Photo by Vinciane Lubrun/Voyez-Vous

I grew up in San Antonio, Texas, home to the McNay Art Museum, which was one of my favorite places to beat the heat during those Texas summers. Over the years, I’ve gotten to know its permanent collection well. Edward Hopper, Georgia O’Keeffe, Diego Rivera—their works in the museum are like old friends to me now. And then, there is Picasso.

The McNay has a large catalog of his works but there are two pieces that stood out to me, even when I was a child. Woman With a Plumed Hat (1901) and Crouching Woman (1958).

Woman With a Plumed Hat is from Picasso’s Blue Period. The painting is moody and swirling with blues and greens. A woman, with an outrageously large hat, gazes directly at the viewer with a knowing half-smile. Red blush tints her cheeks. She is powerful and confident, and even though there’s no background, it feels like Madrid’s nighttime cityscape sprawls out behind her. The painting is signed P.R. Picasso.
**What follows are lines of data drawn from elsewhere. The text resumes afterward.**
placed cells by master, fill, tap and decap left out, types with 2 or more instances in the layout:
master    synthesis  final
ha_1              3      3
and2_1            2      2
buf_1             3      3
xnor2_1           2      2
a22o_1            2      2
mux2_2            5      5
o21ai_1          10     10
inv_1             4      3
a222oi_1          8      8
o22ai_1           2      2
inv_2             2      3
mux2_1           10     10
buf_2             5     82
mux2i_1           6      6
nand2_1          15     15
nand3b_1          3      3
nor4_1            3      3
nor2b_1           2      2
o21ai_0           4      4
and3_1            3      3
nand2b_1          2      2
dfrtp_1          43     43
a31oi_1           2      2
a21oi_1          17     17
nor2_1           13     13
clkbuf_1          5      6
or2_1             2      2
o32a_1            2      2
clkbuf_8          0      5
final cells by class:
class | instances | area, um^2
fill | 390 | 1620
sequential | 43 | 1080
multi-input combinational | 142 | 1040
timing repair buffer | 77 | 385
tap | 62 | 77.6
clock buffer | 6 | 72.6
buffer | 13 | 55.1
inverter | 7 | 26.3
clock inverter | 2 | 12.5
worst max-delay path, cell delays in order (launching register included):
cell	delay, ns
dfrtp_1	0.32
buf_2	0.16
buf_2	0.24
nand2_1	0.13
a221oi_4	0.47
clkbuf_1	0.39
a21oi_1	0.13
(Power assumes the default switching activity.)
### src/rtl/serial_add_ctrl.sv
// Bit-serial adder sequencer: feeds an external 1-bit full adder LSB first and collects the sum.
// Optional macro SERIAL_ADD_OVF_EN adds the ovf output (two's-complement overflow).
module serial_add_ctrl #(
    parameter int WIDTH = 8
) (
    input  logic             clk,
    input  logic             rst,
    input  logic             start,
    input  logic [WIDTH-1:0] op_a,
    input  logic [WIDTH-1:0] op_b,
    input  logic             cin,
    output logic             fa_a,
    output logic             fa_b,
    output logic             fa_ci,
    input  logic             fa_s,
    input  logic             fa_co,
    output logic             busy,
    output logic             done,
    output logic [WIDTH-1:0] sum,
    output logic             cout,
    output logic [1:0]       dbg_state
`ifdef SERIAL_ADD_OVF_EN
    ,
    output logic             ovf
`endif
);

    localparam int CW = $clog2(WIDTH + 1);
    localparam logic [CW-1:0] LAST = CW'(WIDTH - 1);

    typedef enum logic [1:0] {
        S_IDLE = 2'd0,
        S_RUN  = 2'd1,
        S_DONE = 2'd2
    } state_t;

    state_t           state, state_next;
    logic [WIDTH-1:0] a_sh, b_sh, sum_sh, sum_sh_next;
    logic             carry;
    logic [CW-1:0]    cnt;
    logic             accept, last_bit;

    // Handshake: start is a request that is taken only when busy==0 (IDLE or DONE);
    // while busy==1 it is ignored and operands are not re-sampled. done marks sum/cout valid.
    assign accept   = (state != S_RUN) && start;
    assign last_bit = (state == S_RUN) && (cnt == LAST);

    generate
        if (WIDTH == 1) begin : g_w1
            assign sum_sh_next = fa_s;
        end else begin : g_wn
            assign sum_sh_next = {fa_s, sum_sh[WIDTH-1:1]};
        end
    endgenerate

    always_ff @(posedge clk) begin
        if (rst) state <= S_IDLE;
        else     state <= state_next;
    end

    always_comb begin
        state_next = state;
        case (state)
            S_IDLE:  state_next = start ? S_RUN : S_IDLE;
            S_RUN:   state_next = last_bit ? S_DONE : S_RUN;
            S_DONE:  state_next = start ? S_RUN : S_IDLE;
            default: state_next = S_IDLE;
        endcase
    end

    always_comb begin
        busy      = (state == S_RUN);
        done      = (state == S_DONE);
        fa_a      = 1'b0;
        fa_b      = 1'b0;
        fa_ci     = 1'b0;
        dbg_state = state;
        if (state == S_RUN) begin
            fa_a  = a_sh[0];
            fa_b  = b_sh[0];
            fa_ci = carry;
        end
    end

    always_ff @(posedge clk) begin
        if (rst) begin
            a_sh   <= '0;
            b_sh   <= '0;
            sum_sh <= '0;
            carry  <= 1'b0;
            cnt    <= '0;
            sum    <= '0;
            cout   <= 1'b0;
`ifdef SERIAL_ADD_OVF_EN
            ovf    <= 1'b0;
`endif
        end else if (accept) begin
            a_sh  <= op_a;
            b_sh  <= op_b;
            carry <= cin;
            cnt   <= '0;
        end else if (state == S_RUN) begin
            a_sh   <= a_sh >> 1;
            b_sh   <= b_sh >> 1;
            sum_sh <= sum_sh_next;
            carry  <= fa_co;
            cnt    <= cnt + CW'(1);
            if (last_bit) begin
                sum  <= sum_sh_next;
                cout <= fa_co;
`ifdef SERIAL_ADD_OVF_EN
                // carry still holds the carry into the MSB on the last bit
                ovf  <= carry ^ fa_co;
`endif
            end
        end
    end

endmodule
Then there is Crouching Woman. This painting was created when Picasso had gotten mainstream recognition for his work and he was free to paint as he liked. Unlike Woman With a Plumed Hat, Crouching Woman is monochromatic and decidedly gray. A woman is shown, in Picasso’s signature style vis-à-vis multiple perspectives, sitting cross-legged. She’s naked and her private regions are crudely exaggerated. This painting is signed simply “Picasso.”

Even then, it fascinated me that these two paintings came from the same artist. To me, Picasso was an alchemist, except, instead of gold, the thing that he transformed was himself—and that’s reflected in the famously multitudinous styles of painting that he pioneered and experimented with.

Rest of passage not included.